In the ultimate testament to Barrett’s vision, Paul McCartney would down bass and ‘just so happen’ to drop by Studio 3 every now and again in order to see Barrett weave his mind expanding opus. Even McCartney, at the height of The Fab Four’s psychedelic prowess, was taken aback by the sheer adventure of Barrett’s work. In his book Revolution In The Head, Ian Macdonald claims that McCartney waxed lyrical to his fellow Beatles about the hypnotic sounds emanating from down the Abbey Road corridors and wished to embrace them in their newfound kaleidoscopic adventure.
Spaced out odysseys such as Astronomy Domine, Matilda Mother and Interstellar Overdrive were unlike anything the British music scene had ever leant it’s ears to. And The Floyd’s live shows were equally frenetic to bear witness to. Not only was Barrett fearless, he was right on the edge too. Due to the success of Piper…, Barrett’s psychological state deteriorated under a mountain of commercial pressure and mammoth LSD intake. Live shows became a showcase for Syd’s eccentricities, whether it was strumming one chord for the entire concert, wandering offstage or squeezing an entire tube of Brylcreem into his hair in order for it to melt down his face under the stage lights and resemble “a guttered candle”.
Such behaviour proved to be tolerable only for so long, and by April 1968, just eight months after the release of his most seminal work, Syd Barrett was removed from his very own creation, being replaced by David Gilmour.
For all the psychedelic creativity it inspired, LSD was never meant to be consumed in the manner Barrett consumed it. Syd didn’t so much as open the Doors Of Perception, but rather kicked them down and burnt them to cinders. Acid eroded his psyche and pressured Syd into writing and performing on the edge of implosion. It’s precisely this ‘Point of No Return’ philosophy that has rendered his excruciatingly limited body of work so influential over the past 40 years.
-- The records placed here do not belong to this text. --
[src/rtl/dma_desc_wr_engine.sv]
// DMA descriptor write engine: pops descriptors, drains payload words to memory, pulses completion.
// Optional alignment checking (err output) is enabled with `define DMA_ALIGN_CHK_EN.
module dma_desc_wr_engine #(
    parameter int LEN_W  = 16,
    parameter int ADDR_W = 32
) (
    input  logic                    clk,
    input  logic                    rst_n,
    input  logic                    desc_empty,
    input  logic [LEN_W+ADDR_W-1:0] desc_dout,
    output logic                    desc_rd_en,
    input  logic                    data_valid,
    input  logic [31:0]             data,
    output logic                    data_ready,
    output logic                    mem_wren,
    output logic [ADDR_W-1:0]       mem_addr,
    output logic [31:0]             mem_wdata,
    output logic [3:0]              mem_wstrb,
    input  logic                    mem_gnt,
    output logic                    done_valid,
    output logic [LEN_W-1:0]        done_len,
`ifdef DMA_ALIGN_CHK_EN
    output logic                    err,
`endif
    output logic                    busy
);

    localparam int WL_W = LEN_W - 1;

    typedef enum logic [1:0] {
        IDLE = 2'd0,
        XFER = 2'd1,
        DONE = 2'd2
    } state_t;

    state_t              state_r;
    logic [LEN_W-1:0]    len_r;
    logic [ADDR_W-1:0]   addr_r;
    logic [WL_W-1:0]     words_left_r;
    logic [WL_W-1:0]     beat_r;
    logic                desc_rd_en_r;
    logic                mem_wren_r;
    logic [ADDR_W-1:0]   mem_addr_r;
    logic [31:0]         mem_wdata_r;
    logic [3:0]          mem_wstrb_r;
    logic                done_valid_r;
    logic [LEN_W-1:0]    done_len_r;
    logic                busy_r;
`ifdef DMA_ALIGN_CHK_EN
    logic                err_r;
`endif
    logic                ready_s;
    logic                accept_s;
    logic [ADDR_W-1:0]   beat_off_s;
    logic [LEN_W-1:0]    head_len_s;
    logic [ADDR_W-1:0]   head_addr_s;

    // ceil(len/4) evaluated one bit wider so len near the top does not overflow
    function automatic logic [WL_W-1:0] word_count(input logic [LEN_W-1:0] len);
        logic [LEN_W:0] sum;
        sum = {1'b0, len} + (LEN_W+1)'(3);
        return sum[LEN_W:2];
    endfunction

    function automatic logic [3:0] tail_strb(input logic [1:0] rem);
        logic [3:0] strb;
        case (rem)
            2'd1:    strb = 4'h1;
            2'd2:    strb = 4'h3;
            2'd3:    strb = 4'h7;
            default: strb = 4'hF;
        endcase
        return strb;
    endfunction

    assign head_len_s  = desc_dout[LEN_W+ADDR_W-1:ADDR_W];
    assign head_addr_s = desc_dout[ADDR_W-1:0];
    assign beat_off_s  = {{(ADDR_W-WL_W-2){1'b0}}, beat_r, 2'b00};

    // Stream handshake: a write still waiting for its grant blocks the next word
    always_comb begin
        ready_s = 1'b0;
        if (state_r == XFER && words_left_r != '0) begin
            ready_s = !mem_wren_r || mem_gnt;
        end else begin
            ready_s = 1'b0;
        end
    end

    assign accept_s   = data_valid && ready_s;
    assign data_ready = ready_s;

    // Descriptor FSM, memory write request and completion registers
    always_ff @(posedge clk or negedge rst_n) begin
        if (!rst_n) begin
            state_r      <= IDLE;
            len_r        <= '0;
            addr_r       <= '0;
            words_left_r <= '0;
            beat_r       <= '0;
            desc_rd_en_r <= 1'b0;
            mem_wren_r   <= 1'b0;
            mem_addr_r   <= '0;
            mem_wdata_r  <= 32'h0000_0000;
            mem_wstrb_r  <= 4'h0;
            done_valid_r <= 1'b0;
            done_len_r   <= '0;
            busy_r       <= 1'b0;
`ifdef DMA_ALIGN_CHK_EN
            err_r        <= 1'b0;
`endif
        end else begin
            desc_rd_en_r <= 1'b0;
            done_valid_r <= 1'b0;
`ifdef DMA_ALIGN_CHK_EN
            err_r        <= 1'b0;
`endif
            case (state_r)
                IDLE: begin
                    if (!desc_empty) begin
                        len_r        <= head_len_s;
                        addr_r       <= head_addr_s & {{(ADDR_W-2){1'b1}}, 2'b00};
                        words_left_r <= word_count(head_len_s);
                        beat_r       <= '0;
                        desc_rd_en_r <= 1'b1;
                        busy_r       <= 1'b1;
`ifdef DMA_ALIGN_CHK_EN
                        if (head_addr_s[1:0] != 2'b00) begin
                            words_left_r <= '0;
                            state_r      <= DONE;
                            done_valid_r <= 1'b1;
                            done_len_r   <= '0;
                            err_r        <= 1'b1;
                        end else
`endif
                        if (head_len_s == '0) begin
                            state_r      <= DONE;
                            done_valid_r <= 1'b1;
                            done_len_r   <= '0;
                        end else begin
                            state_r <= XFER;
                        end
                    end
                end
                XFER: begin
                    if (accept_s) begin
                        mem_wren_r   <= 1'b1;
                        mem_addr_r   <= addr_r + beat_off_s;
                        mem_wdata_r  <= data;
                        mem_wstrb_r  <= (words_left_r == WL_W'(1)) ? tail_strb(len_r[1:0]) : 4'hF;
                        words_left_r <= words_left_r - WL_W'(1);
                        beat_r       <= beat_r + WL_W'(1);
                    end else if (mem_wren_r && mem_gnt) begin
                        mem_wren_r <= 1'b0;
                        if (words_left_r == '0) begin
                            state_r      <= DONE;
                            done_valid_r <= 1'b1;
                            done_len_r   <= len_r;
                        end
                    end
                end
                DONE: begin
                    state_r <= IDLE;
                    busy_r  <= 1'b0;
                end
                default: begin
                    state_r <= IDLE;
                    busy_r  <= 1'b0;
                end
            endcase
        end
    end

    assign desc_rd_en = desc_rd_en_r;
    assign mem_wren   = mem_wren_r;
    assign mem_addr   = mem_addr_r;
    assign mem_wdata  = mem_wdata_r;
    assign mem_wstrb  = mem_wstrb_r;
    assign done_valid = done_valid_r;
    assign done_len   = done_len_r;
    assign busy       = busy_r;
`ifdef DMA_ALIGN_CHK_EN
    assign err        = err_r;
`endif

endmodule
[config.mk]
export PLATFORM = sky130hd
export DESIGN_NAME = dma_desc_wr_engine
export DESIGN_NICKNAME = d
export VERILOG_FILES = /design/src/rtl/dma_desc_wr_engine.sv
export SDC_FILE = /design/constraint.sdc
export NUM_CORES = 1
export LEC_CHECK = 0
export ABC_CLOCK_PERIOD_IN_PS = 2500
export CORE_ASPECT_RATIO = 0.75
export CORE_MARGIN = 4
export CORE_UTILIZATION = 45
export DETAILED_ROUTE_END_ITERATION = 7
export PLACE_DENSITY = 0.76
export RECOVER_POWER = 25
export SLEW_MARGIN = 25
export SYNTH_ARGS = -nofsm -noshare
export SYNTH_HDL_FRONTEND = slang
export SYNTH_SLANG_ARGS = --single-unit
[constraint.sdc]
create_clock -name clk -period 2.5 [get_ports clk]
set_clock_uncertainty 0.1 [all_clocks]
set_input_delay 0.5 -clock clk [delete_from_list [all_inputs] [get_ports clk]]
set_output_delay 0.5 -clock clk [all_outputs]
set_load 0.03 [all_outputs]
==> impl_metrics.yaml, run 1 <==
outcome:
  status: "complete, but fails checks"
  violations: "setup timing"
clocking:
  htree_levels: 4
  clkLatencyLatePin_ns: 0.43
  clk_pin_slew_ns: 0.07
  ctsLongestPathBuffers: 2
  clock-sinks: 164
  cts_tree: "yes"
  numCtsBuffers: 17
  cts_root_buf: "clkbuf_16"
sta:
  period_needed_ns: 2.550
  fmax_mhz: 392.2
  whs_ns: 0.3669
  finalHoldViolations: 0
  layout_setup_ws_ns: -0.04980
  rsz0062_at_grt: "yes"
  final_max_slew_viol_count: 0
  setup_viol: 7
  post-route-period-util: 1.020
  tightest_slew_ns: 1.446
  setup_tns_ns: -0.1709
  slew-limit-headroom: 0.03619
global_routing:
  grt_usage: 0.2112
  grt_pass1_vias: 6793
  grt_pass1_wl_um: 33710
  grt.overflow.total: 0
  antenna_found_initial: 0
  grt_max_degree: 59
place:
  placed_area_sq_um: 10220
  place_congestion: 0.9319
  portBuffers: 169
  dpl.hpwl_um: 14660
  post-place-ws_ns: -0.1216
final_layout:
  final_util: 0.6485
  fin_area_sq_um: 11050
  area_delta_synth_final_pct: 39.29
  diodes: 0
  final_nets: 1221
  layout-drive-gt1-share: 0.1374
power:
  power_frac_seq: 0.393
  power_density_nw_per_um2: 878.5
  leakage_nw: 5.115
  max-vdd-ir-drop_mv: 0.5259
  p_int_mw: 6.170
  power.share.clock: 0.262
  combPwrFrac: 0.345
  sw_frac_of_total: 0.3642
  p_sw_mw: 3.534
routing:
  vias_per_cell: 5.173
  first_pass_iters: 5
  route.detailed.wl_per_inst_um: 15.19
  route.detailed.drc: 0
  antenna_left: 0
  drt-total-wl_um: 20720
  dr.first_iter.drc_count: 446
  num_vias: 7056
critical_path:
  path_class: "reg2reg"
  cp-start-kind: "register"
  cp.arrival_ns: 2.75
  required_ns: 2.70
  path_max_fanout: 7
  crit_path_end_kind: "register"
flow_run:
  drv_cap: 0
synthesis:
  synth_flop_cell: "dfrtp_1"
  synth_area_sq_um: 7930
  syn_area_per_cell_sq_um: 8.920
  synth_edf_count: 0
  yosysSeqAreaShare: 0.5175
  yosys_warnings: 0
  synth_cell_type_count: 60
  synthCells: 889
  synthArstFlopShare: 1.000
  ys_ff_latch: 164
floorplan:
  fp.dieArea_sq_um: 19830
  rows: 41
  core_sq_um: 17030
  die_h_um: 123.0
  dieWidth_um: 161.3
  io_pins: 174
  start_util: 0.4656
worst_hold_path:
  min-delay-path-class: "reg2reg"
layer usage:
| metal | vias to the layer above | global-route usage | share of wire |
|---|---|---|---|
| met5 | - | 0 | 0 |
| li1 | 3413 | - | - |
| met3 | 27 | 0.05565 | 0.062 |
| met1 | 3382 | 0.2988 | 0.48 |
| met2 | 234 | 0.3227 | 0.45 |
| met4 | 0 | 0.06500 | 0.013 |
metrics by stage:
| step | total power [mW] | cells |
|---|---|---|
| 6_report | 9.704 | 1364 |
| 5_1_grt | 10.27 | 1364 |
| 4_1_cts | 9.683 | 1357 |
| 3_5_place_dp | 6.969 | 1308 |
| 3_3_place_gp | 6.878 | 1308 |
| 2_1_floorplan | 5.590 | 890 |
timing repair:
action	in CTS	in global routing
pin swaps	6	7
hold buffers	1	0
endpoints found under the setup margin	8	19
hold endpoints to repair	54	0
resized for setup	6	14
buffers inserted	16	7
logic make-up (layout without fill, tap and decap cells):
kind of cell / count (synthesis) / after routing / share of synthesized area
AO/OA/AOI/OAI: 156 / 156 / 0.1213
XOR/XNOR: 42 / 42 / 0.04639
adder cells (fa/ha/maj): 21 / 21 / 0.03408
buffers and inverters: 63 / 301 / 0.03645
flip-flops: 164 / 164 / 0.5175
other: 1 / 2 / 0.0004729
AND/OR/NAND/NOR: 442 / 442 / 0.2438
power by group through the flow:
stage / Clock (mW) / Combinational, mW / Sequential [mW]
floorplan: 0 / 1.25 / 4.34
global placement: 0 / 3.08 / 3.79
detailed placement: 0 / 3.15 / 3.82
CTS: 2.61 / 3.29 / 3.79
global route: 2.71 / 3.66 / 3.90
finish: 2.55 / 3.34 / 3.81
area by class of cell:
class	count	area, sq um
fill	1444	5986
tap	236	295.3
clock inverter	15	143.9
multi-input combinational	663	3652
sequential	164	4106
inverter	20	75.07
timing repair buffer	249	2347
clock buffer	17	425.4
synthesized netlist by cell type, drive strengths merged (2+ instances only):
cell	number	area, sq um
nand2	321	1212
dfrtp	164	4104
o21ai	82	410.4
nor2	44	182.7
xnor2	29	254.0
a21oi	24	120.1
clkbuf	23	88.84
buf	20	125.1
ha	20	250.2
inv	20	75.07
nand3	19	105.1
xor2	13	113.9
a21o	11	82.58
a31oi	11	98.84
nor3	11	75.07
nor4	11	105.1
and3	8	55.05
nand4	7	50.05
nand2b	5	31.28
o221ai	5	43.79
o31ai	5	51.30
or3	5	31.28
a32oi	3	26.28
nor2b	3	18.77
nor3b	3	22.52
a221oi	2	17.52
o21a	2	15.01
o41ai	2	17.52
worst max-delay path, stage by stage, from the launching register on:
cell	delay, ns
dfrtp_1	0.35
ha_2	0.19
inv_2	0.04
fa_2	0.34
and2b_1	0.23
o2111ai_2	0.12
and3_4	0.19
o31ai_4	0.24
a31oi_4	0.20
nor4_4	0.19
xnor2_1	0.15
o21ai_1	0.07
cells in the final DEF, fill, tap and decap left out, types with 4 or more instances in the layout:
cell type          n
nand2_1          320
clkdlybuf4s50_1  167
dfrtp_1          162
o21ai_0           75
buf_4             73
nor2_1            40
xnor2_1           29
a21oi_1           22
inv_1             18
nand3_1           17
clkbuf_16         17
ha_1              16
xor2_1            13
a21o_1            11
a31oi_1            9
and3_1             7
o21ai_1            7
nand4_1            6
nor4_1             6
inv_6              6
nor3_1             5
o221ai_1           5
nor3_2             5
buf_12             5
o31ai_1            4
nand2b_1           4
or3_1              4
final timing paths:
path | endpoint | startpoint | slack [ns] | depth (start not counted)
worst max-delay path | mem_addr[28] | beat_r[0] | -0.05 | 11
worst min-delay path | mem_wstrb[0] | mem_wstrb[0] | 0.37 | 1
worst max register to register | mem_addr[28] | beat_r[0] | -0.05 | 11
worst min register to register | mem_wstrb[0] | mem_wstrb[0] | 0.37 | 1
max in group asynchronous | words_left_r[5] | rst_n | 0.20 | 3
min in group asynchronous | mem_wdata[9] | rst_n | 0.86 | 2
state kept, by name (all words and copies together) (netlist names):
name / count
mem_wren: 1
addr_r: 30
beat_r: 15
words_left_r: 15
busy: 1
desc_rd_en: 1
done_valid: 1
state_r: 2
done_len: 16
len_r: 16
mem_addr: 30
mem_wdata: 32
mem_wstrb: 4
(Power assumes the default switching activity.)
==> inputs of run 2 (changes only) <==
- CORE_ASPECT_RATIO: 0.75 -> unset
==> impl_metrics.yaml, run 2 (synthesis results as in run 1) <==
outcome:
  status: "complete, but fails checks"
  violations: "setup timing"
place:
  dpl.hpwl_um: 14670
  place_congestion: 0.8583
  portBuffers: 169
  placed_cells: 1295
  post-place-ws_ns: -0.1347
sta:
  slew-limit-headroom: 0.2155
  fmax_mhz: 382.0
  tightest_slew_ns: 1.177
  final_max_slew_viol_count: 0
  rsz0062_at_grt: "yes"
  finalHoldViolations: 0
  post-route-period-util: 1.047
  layout_setup_ws_ns: -0.1179
  setup_viol: 7
  period_needed_ns: 2.618
clocking:
  clock-sinks: 164
  ctsLongestPathBuffers: 2
  cts_root_buf: "clkbuf_16"
  numCtsBuffers: 17
  clkLatencyLatePin_ns: 0.42
  cts_tree: "yes"
  clk_pin_slew_ns: 0.07
  htree_levels: 4
global_routing:
  grt.overflow.total: 0
  grt_pass1_wl_um: 33660
  grt_max_degree: 94
  grt_pass1_vias: 6802
  grt_usage: 0.2084
  antenna_found_initial: 1
power:
  leakage_nw: 5.084
  max-vdd-ir-drop_mv: 0.6888
  power_density_nw_per_um2: 893.9
final_layout:
  final_nets: 1206
  area_delta_synth_final_pct: 39.02
  fillerInstances: 1437
  multiInputGateArea_sq_um: 3682
  layout_common_cells: "nand2_1, clkdlybuf4s50_1, dfrtp_1"
  final-seq-area_sq_um: 4109
  mostFrequentLayoutCell: "nand2_1"
  fin_cells: 1339
  layout-drive-gt1-share: 0.1312
  largest_reg_flops: 32
floorplan:
  rows: 48
  die_h_um: 140.8
  start_util: 0.4585
  dieWidth_um: 140.8
  fp.dieArea_sq_um: 19810
  io_pins: 174
  core_sq_um: 17300
worst_hold_path:
  min-delay-path-class: "reg2reg"
critical_path:
  crit_path_end_kind: "register"
  path_class: "reg2reg"
  cp-start-kind: "register"
  required_ns: 2.70
  cp.arrival_ns: 2.82
  path_max_fanout: 7
routing:
  antenna_left: 0
  vias_per_cell: 5.192
  first_pass_iters: 5
  drt-total-wl_um: 20880
  route.detailed.drc: 0
  route.detailed.wl_per_inst_um: 15.59
  num_vias: 6952
  dr.first_iter.drc_count: 501
flow_run:
  drv_cap: 0
==> run 2: stage by stage <==
step / util / hold WS (ns) / power [mW] / area [sq um] / TNS [ns]
global route: 0.6374 / 0.3974 / 10.40 / 11020 / -7.400
floorplan: - / 0.1044 / 5.590 / 7934 / -0.001432
CTS: 0.6297 / 0.3683 / 9.799 / 10890 / -0.5937
detailed placement: 0.5890 / 0.3528 / 6.948 / 10190 / -0.8332
finish: 0.6374 / 0.3652 / 9.855 / 11020 / -0.5211
global placement: 0.5890 / 0.3486 / 6.858 / 10190 / -0.3420
==> run 2: layout make-up <==
| cell class | count | share of cell area |
|---|---|---|
| multi-input combinational | 663 | 0.3340 |
| inverter | 20 | 0.006810 |
| clock buffer | 18 | 0.03984 |
| sequential | 164 | 0.3727 |
| antenna | 1 | 0.0002270 |
| timing repair buffer | 234 | 0.2036 |
| tap | 225 | 0.02554 |
| clock inverter | 14 | 0.01725 |
==> run 2: metal layers <==
metal,global-route usage,part of all wire,up-vias
li1,-,-,3389
met3,0.03664,0.057,33
met1,0.2745,0.43,3298
met2,0.3556,0.49,232
met4,0.05864,0.018,0
met5,0,0,-
==> run 2: critical path, cell delays in order (launching register included) <==
cell	delay, ns
dfrtp_1	0.40
ha_4	0.16
inv_2	0.03
fa_2	0.34
and2b_1	0.25
o2111ai_2	0.12
and3_4	0.18
o31ai_4	0.24
a31oi_4	0.23
nor3_4	0.21
xnor2_1	0.15
o21ai_1	0.08
==> run 2: worst paths after layout <==
| path | from | to | slack (ns) | cells after the start |
|---|---|---|---|---|
| setup / recovery | addr_r[2] | mem_addr[24] | -0.12 | 11 |
| hold / removal | mem_wstrb[0] | mem_wstrb[0] | 0.37 | 1 |
| setup reg to reg | addr_r[2] | mem_addr[24] | -0.12 | 11 |
| hold reg to reg | mem_wstrb[0] | mem_wstrb[0] | 0.37 | 1 |
| max in group asynchronous | rst_n | mem_wdata[12] | 0.26 | 3 |
| min in group asynchronous | rst_n | mem_addr[8] | 0.75 | 2 |
==> run 2: where the power goes <==
part / total [mW] / internal [mW] / switching, mW
Sequential: 3.81 / 3.31 / 0.507
Clock: 2.78 / 1.63 / 1.15
Combinational: 3.26 / 1.40 / 1.86
==> run 2: repair_timing <==
action | 4_1_cts | 5_1_grt
hold buffers | 1 | 0
hold endpoints to repair | 44 | 0
pin swaps | 5 | 9
gates resized for setup | 10 | 23
setup buffers | 3 | 7
endpoints found under the setup margin | 12 | 19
David Bowie was enamoured with Syd’s sci-fi psychedelics after witnessing them first hand in 1967;
“Barrett was a huge influence on me. I thought Syd could do no wrong. I thought he was a massive talent. He was the first I have ever seen in the middle 60’s who could decorate a stage. He had this strange mystical look to him, with painted black fingernails and his eyes fully made up. He was like some figure out of an Indonesian play or something, and he wasn’t altogether of this world.”

Syd’s British eccentricity coupled with his Through The Looking Glass surrealism and almost childlike innocence has made him ripe for exploring and idolising, and nowhere are these characteristics better exemplified than in The Madcap Laughs, his debut solo album. Produced by his Floyd replacement David Gilmour, Madcap is as erratic and unorthodox to listen to as it was to make. The sophisticated production techniques such as multi-track recording that were being pioneered at the time were thrown out of the window and replaced by Syd’s random strumming, ad-lib and total lack of control.
Gilmour later commented that the Madcap sessions were “pretty torturous and very rushed”, yet it was this process which suited Syd best. Had it simply been a straight forward studio processed album, it quite simply wouldn’t have been the same album. There would be none of the same charm or lustre and it would be impossible to derive the same enjoyment from listening to it.
Which, in a nutshell, fittingly describes Roger Keith ‘Syd’ Barrett to a tee. His blatant disregard for the norm is what has made him such an endearing cult icon. He didn’t care for the silly ‘business’ of music or life in general. He lived his life separately from all others in his own alternate dimension, blissfully unaware of the beautiful chaos he was causing in this one.